DIRECTIONS FOR THIS TASK:
Determine how many lines below contain the string "export" and give that number without anything else.
*** Opening of THE DATA ***
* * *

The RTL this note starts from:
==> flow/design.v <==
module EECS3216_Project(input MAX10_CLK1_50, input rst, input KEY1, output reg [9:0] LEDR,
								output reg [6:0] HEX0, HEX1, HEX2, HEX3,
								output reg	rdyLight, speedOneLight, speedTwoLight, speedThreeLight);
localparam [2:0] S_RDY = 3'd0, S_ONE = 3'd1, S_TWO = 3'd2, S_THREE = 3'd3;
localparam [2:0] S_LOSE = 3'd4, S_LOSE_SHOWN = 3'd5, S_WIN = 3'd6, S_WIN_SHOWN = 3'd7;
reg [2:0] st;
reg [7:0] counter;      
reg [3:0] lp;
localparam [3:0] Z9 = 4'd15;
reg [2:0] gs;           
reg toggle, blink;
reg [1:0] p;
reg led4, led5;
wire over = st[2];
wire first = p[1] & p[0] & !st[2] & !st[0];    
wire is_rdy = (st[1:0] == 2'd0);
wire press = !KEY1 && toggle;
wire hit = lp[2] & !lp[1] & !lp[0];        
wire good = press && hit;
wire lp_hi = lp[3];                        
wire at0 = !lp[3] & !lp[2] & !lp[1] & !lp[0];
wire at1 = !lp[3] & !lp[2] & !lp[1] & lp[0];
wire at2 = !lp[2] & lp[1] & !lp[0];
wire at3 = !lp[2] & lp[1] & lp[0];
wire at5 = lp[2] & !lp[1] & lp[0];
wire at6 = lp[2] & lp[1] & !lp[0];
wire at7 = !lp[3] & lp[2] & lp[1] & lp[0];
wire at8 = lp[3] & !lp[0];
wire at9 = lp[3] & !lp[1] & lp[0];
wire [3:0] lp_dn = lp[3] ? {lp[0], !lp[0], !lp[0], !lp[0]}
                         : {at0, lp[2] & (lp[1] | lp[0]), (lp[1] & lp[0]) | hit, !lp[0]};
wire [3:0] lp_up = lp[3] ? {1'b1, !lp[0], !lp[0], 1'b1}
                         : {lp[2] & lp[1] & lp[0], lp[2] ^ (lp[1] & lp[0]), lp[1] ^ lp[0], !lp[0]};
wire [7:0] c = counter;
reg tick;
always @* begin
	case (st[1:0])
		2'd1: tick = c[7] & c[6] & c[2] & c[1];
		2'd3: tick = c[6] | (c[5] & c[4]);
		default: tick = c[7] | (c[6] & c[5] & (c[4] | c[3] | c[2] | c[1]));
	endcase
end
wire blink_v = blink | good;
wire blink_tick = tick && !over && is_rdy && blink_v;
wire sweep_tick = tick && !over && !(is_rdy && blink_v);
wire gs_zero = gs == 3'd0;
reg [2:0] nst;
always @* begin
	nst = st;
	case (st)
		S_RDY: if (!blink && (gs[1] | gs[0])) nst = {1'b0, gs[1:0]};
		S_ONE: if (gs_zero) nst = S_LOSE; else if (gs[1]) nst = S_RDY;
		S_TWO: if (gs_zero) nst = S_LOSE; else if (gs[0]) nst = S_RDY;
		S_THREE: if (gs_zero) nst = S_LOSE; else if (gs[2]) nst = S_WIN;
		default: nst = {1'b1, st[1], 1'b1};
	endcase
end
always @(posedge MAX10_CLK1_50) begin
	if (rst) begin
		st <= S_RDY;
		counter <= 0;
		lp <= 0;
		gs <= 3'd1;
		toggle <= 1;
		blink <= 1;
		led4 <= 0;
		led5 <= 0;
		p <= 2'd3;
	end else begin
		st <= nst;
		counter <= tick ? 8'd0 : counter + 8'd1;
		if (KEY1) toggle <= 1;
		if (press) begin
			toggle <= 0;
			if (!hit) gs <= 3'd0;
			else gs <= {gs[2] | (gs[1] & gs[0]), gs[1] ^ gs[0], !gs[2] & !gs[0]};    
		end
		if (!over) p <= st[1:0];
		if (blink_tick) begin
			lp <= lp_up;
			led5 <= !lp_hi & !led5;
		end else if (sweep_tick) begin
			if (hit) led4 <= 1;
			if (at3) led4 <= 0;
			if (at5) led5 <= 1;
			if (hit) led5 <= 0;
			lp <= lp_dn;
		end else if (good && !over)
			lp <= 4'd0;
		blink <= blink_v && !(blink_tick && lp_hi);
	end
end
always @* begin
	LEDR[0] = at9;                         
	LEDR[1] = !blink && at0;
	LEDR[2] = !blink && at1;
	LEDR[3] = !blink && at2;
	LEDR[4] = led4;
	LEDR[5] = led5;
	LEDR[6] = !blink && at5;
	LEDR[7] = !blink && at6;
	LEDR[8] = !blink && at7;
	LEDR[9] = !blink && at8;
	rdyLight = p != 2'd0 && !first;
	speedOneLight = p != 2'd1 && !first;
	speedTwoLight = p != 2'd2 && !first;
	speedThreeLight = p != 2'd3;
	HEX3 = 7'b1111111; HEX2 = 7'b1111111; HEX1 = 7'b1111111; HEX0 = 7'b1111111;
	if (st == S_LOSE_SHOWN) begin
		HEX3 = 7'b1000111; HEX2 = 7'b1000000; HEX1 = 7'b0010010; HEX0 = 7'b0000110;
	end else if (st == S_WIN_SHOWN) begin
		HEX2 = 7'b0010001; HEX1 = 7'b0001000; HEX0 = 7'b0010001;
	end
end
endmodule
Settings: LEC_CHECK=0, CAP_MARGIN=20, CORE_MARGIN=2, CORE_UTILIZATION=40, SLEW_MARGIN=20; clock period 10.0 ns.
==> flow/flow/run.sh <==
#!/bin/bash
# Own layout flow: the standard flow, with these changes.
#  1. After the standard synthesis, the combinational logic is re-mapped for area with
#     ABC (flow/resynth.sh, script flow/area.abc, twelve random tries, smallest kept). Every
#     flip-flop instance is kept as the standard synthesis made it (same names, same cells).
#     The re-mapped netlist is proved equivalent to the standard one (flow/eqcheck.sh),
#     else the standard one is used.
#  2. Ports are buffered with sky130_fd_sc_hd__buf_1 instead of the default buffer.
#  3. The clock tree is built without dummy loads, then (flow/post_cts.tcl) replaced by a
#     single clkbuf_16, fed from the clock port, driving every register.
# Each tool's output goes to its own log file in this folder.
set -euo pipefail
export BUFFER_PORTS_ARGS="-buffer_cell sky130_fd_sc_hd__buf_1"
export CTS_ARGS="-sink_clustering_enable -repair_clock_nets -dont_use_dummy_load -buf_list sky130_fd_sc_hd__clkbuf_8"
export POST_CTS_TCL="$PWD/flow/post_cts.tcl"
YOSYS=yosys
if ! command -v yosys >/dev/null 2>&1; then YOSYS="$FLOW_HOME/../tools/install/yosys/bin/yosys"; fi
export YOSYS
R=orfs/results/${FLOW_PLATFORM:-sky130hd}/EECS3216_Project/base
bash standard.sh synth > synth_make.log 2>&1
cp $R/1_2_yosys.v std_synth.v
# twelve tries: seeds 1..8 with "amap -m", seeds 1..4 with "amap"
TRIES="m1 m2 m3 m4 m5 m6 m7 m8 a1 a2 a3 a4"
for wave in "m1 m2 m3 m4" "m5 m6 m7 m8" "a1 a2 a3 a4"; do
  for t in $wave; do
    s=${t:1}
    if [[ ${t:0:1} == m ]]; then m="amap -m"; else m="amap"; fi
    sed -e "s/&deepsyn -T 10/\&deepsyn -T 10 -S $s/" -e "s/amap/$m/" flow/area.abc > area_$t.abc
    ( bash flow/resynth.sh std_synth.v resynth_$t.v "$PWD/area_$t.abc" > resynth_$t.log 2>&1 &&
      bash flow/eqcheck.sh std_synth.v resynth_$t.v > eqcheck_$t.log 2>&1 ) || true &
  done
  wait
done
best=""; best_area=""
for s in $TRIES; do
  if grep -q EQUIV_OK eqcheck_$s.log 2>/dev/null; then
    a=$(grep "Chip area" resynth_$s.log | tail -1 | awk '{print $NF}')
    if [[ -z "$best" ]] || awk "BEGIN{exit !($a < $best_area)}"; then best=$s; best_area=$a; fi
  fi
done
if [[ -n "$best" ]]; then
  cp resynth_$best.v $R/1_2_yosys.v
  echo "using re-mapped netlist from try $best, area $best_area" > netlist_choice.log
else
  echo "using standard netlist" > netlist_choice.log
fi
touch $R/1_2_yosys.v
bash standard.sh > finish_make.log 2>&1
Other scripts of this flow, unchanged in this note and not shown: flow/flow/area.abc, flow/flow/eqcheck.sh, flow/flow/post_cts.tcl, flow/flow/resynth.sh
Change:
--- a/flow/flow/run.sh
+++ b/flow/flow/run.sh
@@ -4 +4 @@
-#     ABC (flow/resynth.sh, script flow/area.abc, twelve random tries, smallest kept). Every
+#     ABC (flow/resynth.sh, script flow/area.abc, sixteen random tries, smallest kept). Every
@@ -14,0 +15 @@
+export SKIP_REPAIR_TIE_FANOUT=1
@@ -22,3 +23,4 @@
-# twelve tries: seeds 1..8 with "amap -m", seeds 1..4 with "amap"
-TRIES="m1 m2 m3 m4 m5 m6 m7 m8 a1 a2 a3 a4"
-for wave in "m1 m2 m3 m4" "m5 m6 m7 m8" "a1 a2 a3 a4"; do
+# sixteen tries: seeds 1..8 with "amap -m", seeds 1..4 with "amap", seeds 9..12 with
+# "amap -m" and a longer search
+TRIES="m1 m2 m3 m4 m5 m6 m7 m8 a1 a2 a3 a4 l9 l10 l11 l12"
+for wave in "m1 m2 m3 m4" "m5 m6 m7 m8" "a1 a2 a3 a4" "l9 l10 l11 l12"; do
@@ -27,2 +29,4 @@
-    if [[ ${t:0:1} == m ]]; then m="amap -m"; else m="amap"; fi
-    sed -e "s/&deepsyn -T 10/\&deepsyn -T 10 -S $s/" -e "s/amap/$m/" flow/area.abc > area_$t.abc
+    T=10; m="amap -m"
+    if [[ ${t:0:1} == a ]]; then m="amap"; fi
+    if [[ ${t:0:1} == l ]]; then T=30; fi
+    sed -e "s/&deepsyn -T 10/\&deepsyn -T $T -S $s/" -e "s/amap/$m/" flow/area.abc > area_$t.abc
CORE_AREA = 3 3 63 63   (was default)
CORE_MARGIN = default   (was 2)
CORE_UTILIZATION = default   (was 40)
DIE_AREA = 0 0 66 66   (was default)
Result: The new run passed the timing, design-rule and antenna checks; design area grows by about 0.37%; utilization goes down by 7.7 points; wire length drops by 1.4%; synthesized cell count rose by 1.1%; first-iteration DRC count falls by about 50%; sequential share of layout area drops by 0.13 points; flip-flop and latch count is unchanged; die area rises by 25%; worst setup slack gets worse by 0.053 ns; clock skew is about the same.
*** Close of THE DATA ***
ANSWER TO THE PROBLEM:
5